_RECORDED INFORMATION_.
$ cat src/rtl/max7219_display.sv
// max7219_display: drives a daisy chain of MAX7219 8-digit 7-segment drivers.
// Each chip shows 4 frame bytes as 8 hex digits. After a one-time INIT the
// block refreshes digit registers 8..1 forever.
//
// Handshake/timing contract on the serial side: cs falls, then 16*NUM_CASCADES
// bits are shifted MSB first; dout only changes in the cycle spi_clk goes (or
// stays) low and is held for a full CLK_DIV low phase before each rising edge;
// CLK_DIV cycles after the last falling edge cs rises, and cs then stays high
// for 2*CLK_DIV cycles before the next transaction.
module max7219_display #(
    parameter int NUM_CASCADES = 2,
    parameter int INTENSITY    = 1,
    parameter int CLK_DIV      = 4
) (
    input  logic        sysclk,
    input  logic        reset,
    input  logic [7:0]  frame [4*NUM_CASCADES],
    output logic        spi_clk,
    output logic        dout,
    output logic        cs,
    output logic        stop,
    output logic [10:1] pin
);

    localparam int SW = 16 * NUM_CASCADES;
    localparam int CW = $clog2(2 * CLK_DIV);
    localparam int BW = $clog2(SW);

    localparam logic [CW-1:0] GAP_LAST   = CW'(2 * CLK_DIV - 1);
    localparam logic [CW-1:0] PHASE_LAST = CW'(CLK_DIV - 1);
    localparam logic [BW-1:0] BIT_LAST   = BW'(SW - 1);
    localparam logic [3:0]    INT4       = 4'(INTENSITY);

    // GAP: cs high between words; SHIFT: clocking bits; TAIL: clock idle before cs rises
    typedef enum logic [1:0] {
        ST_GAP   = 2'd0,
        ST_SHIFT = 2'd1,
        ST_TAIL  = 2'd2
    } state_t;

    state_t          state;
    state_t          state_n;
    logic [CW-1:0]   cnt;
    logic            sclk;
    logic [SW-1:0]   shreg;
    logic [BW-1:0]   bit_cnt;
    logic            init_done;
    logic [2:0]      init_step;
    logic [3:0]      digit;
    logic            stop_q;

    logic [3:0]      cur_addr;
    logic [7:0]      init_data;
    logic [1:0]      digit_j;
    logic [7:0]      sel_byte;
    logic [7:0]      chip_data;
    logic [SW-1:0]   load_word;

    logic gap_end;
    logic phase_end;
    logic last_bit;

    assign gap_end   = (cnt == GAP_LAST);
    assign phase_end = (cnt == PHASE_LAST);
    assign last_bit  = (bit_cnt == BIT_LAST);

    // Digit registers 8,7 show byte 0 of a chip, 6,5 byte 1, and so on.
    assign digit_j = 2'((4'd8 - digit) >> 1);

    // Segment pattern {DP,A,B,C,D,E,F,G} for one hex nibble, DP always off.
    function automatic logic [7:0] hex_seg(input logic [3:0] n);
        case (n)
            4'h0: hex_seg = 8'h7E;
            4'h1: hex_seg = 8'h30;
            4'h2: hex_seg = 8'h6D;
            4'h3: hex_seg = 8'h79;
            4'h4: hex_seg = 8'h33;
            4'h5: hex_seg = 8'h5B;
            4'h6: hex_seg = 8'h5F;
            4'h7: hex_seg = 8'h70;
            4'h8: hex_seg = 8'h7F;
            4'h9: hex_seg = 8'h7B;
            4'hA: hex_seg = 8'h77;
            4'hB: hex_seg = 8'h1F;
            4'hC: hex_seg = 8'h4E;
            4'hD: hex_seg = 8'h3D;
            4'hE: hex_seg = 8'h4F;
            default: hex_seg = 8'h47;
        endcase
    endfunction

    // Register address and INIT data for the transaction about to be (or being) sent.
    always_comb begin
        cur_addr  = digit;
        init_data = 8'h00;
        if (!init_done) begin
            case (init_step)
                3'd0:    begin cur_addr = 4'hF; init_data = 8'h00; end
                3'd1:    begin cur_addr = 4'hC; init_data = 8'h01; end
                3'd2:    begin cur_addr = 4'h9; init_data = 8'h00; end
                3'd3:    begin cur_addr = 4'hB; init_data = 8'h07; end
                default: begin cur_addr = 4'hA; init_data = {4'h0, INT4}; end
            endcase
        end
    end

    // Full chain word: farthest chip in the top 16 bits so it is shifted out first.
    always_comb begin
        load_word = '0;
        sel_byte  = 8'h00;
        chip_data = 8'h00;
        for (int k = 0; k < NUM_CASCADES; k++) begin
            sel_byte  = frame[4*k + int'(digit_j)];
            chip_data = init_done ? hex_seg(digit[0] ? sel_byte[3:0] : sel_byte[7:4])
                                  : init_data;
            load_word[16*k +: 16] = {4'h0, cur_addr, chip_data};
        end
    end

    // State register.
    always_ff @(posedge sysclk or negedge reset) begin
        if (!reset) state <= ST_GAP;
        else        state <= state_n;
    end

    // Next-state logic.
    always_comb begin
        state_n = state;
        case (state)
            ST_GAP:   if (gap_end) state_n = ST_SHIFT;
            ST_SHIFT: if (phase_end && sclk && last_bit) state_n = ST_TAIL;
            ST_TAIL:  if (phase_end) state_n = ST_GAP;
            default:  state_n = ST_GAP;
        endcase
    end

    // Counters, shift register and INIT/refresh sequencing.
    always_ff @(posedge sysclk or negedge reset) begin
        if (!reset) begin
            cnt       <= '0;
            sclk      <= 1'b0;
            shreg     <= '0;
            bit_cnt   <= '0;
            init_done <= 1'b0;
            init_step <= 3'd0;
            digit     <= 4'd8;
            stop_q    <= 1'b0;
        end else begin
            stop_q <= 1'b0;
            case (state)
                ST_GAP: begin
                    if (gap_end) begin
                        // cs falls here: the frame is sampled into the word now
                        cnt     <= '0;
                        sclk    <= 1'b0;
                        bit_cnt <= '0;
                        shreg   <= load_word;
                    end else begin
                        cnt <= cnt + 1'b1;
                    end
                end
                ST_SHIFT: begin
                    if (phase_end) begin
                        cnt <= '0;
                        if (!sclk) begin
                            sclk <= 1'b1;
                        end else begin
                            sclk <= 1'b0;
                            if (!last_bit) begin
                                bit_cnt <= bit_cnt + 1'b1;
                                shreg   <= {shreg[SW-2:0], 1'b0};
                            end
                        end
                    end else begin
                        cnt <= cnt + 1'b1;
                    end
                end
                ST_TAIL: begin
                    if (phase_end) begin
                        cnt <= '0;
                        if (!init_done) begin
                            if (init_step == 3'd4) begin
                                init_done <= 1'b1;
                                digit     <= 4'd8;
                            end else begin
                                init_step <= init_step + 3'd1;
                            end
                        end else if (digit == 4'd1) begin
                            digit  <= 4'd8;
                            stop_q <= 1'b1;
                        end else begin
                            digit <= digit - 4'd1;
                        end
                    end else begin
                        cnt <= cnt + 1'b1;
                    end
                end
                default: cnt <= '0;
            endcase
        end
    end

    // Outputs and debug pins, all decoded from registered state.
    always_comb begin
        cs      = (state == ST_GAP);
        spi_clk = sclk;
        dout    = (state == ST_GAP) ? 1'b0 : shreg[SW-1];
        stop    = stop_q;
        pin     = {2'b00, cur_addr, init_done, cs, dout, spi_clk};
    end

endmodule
==
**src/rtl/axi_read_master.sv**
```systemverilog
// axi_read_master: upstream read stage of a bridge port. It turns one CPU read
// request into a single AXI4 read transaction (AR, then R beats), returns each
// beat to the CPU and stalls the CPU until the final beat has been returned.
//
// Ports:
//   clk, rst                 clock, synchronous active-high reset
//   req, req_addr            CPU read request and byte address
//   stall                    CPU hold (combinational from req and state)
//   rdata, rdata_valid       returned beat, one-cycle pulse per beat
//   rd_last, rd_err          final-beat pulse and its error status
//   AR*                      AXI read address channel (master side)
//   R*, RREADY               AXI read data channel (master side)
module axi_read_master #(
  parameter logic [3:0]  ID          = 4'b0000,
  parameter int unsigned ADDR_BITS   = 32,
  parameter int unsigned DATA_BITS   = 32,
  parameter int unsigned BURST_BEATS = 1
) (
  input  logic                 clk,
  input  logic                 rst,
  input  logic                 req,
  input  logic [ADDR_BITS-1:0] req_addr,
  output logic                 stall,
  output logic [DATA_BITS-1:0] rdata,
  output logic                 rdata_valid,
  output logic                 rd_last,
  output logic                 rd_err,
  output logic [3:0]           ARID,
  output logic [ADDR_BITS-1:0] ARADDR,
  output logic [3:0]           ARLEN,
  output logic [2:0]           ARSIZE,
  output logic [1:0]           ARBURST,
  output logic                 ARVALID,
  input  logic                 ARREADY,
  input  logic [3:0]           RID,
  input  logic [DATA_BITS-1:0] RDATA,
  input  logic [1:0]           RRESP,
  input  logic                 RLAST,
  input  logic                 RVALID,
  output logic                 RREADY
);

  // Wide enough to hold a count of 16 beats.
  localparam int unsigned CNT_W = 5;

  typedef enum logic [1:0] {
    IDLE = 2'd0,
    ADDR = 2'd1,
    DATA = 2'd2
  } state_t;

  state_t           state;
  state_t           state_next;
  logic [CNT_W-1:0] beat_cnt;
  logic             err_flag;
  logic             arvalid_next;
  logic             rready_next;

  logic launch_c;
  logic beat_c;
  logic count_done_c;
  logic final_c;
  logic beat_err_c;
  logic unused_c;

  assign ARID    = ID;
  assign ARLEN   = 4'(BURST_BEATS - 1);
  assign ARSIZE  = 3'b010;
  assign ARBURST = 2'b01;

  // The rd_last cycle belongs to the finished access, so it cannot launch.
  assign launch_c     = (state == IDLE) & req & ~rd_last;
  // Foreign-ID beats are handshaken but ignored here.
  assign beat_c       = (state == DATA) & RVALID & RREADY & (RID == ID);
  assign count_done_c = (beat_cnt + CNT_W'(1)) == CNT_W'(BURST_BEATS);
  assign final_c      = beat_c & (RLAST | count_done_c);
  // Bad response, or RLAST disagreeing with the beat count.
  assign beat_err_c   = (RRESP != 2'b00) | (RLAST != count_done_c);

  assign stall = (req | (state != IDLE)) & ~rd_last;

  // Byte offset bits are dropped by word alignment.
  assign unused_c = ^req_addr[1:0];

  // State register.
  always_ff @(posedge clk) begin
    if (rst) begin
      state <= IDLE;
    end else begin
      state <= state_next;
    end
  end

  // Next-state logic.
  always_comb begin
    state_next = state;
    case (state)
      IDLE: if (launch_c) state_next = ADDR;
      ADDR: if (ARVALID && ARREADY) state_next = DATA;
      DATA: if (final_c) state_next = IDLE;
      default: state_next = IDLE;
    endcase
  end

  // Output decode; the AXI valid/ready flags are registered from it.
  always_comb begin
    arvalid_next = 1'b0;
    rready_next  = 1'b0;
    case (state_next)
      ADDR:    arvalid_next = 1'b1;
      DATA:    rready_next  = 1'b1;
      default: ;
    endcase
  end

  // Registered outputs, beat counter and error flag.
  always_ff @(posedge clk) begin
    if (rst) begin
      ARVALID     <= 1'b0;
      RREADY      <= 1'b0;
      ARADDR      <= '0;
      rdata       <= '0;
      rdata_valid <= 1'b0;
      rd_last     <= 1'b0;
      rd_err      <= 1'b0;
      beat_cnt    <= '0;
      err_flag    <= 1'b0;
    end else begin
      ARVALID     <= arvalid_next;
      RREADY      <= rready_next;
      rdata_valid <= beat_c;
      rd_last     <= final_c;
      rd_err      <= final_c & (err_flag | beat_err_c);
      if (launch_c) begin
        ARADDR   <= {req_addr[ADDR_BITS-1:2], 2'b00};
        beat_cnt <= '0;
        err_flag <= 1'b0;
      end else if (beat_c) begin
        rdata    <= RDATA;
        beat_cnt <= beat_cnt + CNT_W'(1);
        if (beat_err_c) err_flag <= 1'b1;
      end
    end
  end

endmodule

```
...
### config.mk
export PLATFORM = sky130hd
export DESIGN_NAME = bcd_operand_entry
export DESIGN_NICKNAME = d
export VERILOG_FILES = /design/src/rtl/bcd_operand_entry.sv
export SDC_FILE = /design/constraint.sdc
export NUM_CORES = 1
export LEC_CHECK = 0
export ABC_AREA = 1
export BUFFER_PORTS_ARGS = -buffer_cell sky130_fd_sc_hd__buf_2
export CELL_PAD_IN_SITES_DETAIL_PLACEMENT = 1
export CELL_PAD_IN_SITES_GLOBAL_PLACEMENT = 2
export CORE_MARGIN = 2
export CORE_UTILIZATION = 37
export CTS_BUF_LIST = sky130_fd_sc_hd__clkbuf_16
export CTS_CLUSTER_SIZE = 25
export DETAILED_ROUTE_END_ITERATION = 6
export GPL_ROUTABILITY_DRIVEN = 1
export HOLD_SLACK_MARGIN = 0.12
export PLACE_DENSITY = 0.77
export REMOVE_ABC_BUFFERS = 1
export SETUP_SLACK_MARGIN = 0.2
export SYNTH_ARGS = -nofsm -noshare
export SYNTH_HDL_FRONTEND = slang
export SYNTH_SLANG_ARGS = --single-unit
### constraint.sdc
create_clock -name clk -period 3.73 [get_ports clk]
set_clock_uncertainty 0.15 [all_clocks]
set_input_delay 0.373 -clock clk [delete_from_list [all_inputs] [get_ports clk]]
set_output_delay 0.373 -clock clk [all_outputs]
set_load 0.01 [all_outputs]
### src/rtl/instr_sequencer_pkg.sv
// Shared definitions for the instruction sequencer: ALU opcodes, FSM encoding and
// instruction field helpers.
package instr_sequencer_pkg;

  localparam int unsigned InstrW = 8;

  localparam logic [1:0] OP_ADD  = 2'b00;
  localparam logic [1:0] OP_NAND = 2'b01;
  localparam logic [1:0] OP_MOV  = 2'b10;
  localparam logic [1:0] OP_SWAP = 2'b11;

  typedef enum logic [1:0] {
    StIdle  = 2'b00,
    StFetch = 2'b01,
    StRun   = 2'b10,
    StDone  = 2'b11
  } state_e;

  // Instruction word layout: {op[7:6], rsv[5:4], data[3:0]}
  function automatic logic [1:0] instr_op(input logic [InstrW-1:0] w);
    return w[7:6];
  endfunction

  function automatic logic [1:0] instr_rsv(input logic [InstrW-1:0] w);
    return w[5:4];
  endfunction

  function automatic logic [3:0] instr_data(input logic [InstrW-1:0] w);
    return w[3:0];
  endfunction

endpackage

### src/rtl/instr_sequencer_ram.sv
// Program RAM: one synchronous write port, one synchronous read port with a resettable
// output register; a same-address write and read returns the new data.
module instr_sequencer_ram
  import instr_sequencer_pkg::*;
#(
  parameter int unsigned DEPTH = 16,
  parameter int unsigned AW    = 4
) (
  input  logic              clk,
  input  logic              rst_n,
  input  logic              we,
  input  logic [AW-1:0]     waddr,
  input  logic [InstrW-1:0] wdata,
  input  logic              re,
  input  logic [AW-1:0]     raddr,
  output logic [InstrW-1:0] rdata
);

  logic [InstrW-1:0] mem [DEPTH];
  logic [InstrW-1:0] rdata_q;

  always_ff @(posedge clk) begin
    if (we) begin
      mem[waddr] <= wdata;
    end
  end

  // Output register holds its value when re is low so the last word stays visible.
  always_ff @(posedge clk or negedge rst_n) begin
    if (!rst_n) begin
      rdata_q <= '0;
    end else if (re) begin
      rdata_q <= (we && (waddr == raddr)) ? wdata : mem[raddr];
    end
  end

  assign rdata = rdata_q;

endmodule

_DIRECTIONS_.
Search the records for the string "synchronous", and copy every line that holds it.

_SOLVED PROBLEM_.
//   clk, rst                 clock, synchronous active-high reset
// Program RAM: one synchronous write port, one synchronous read port with a resettable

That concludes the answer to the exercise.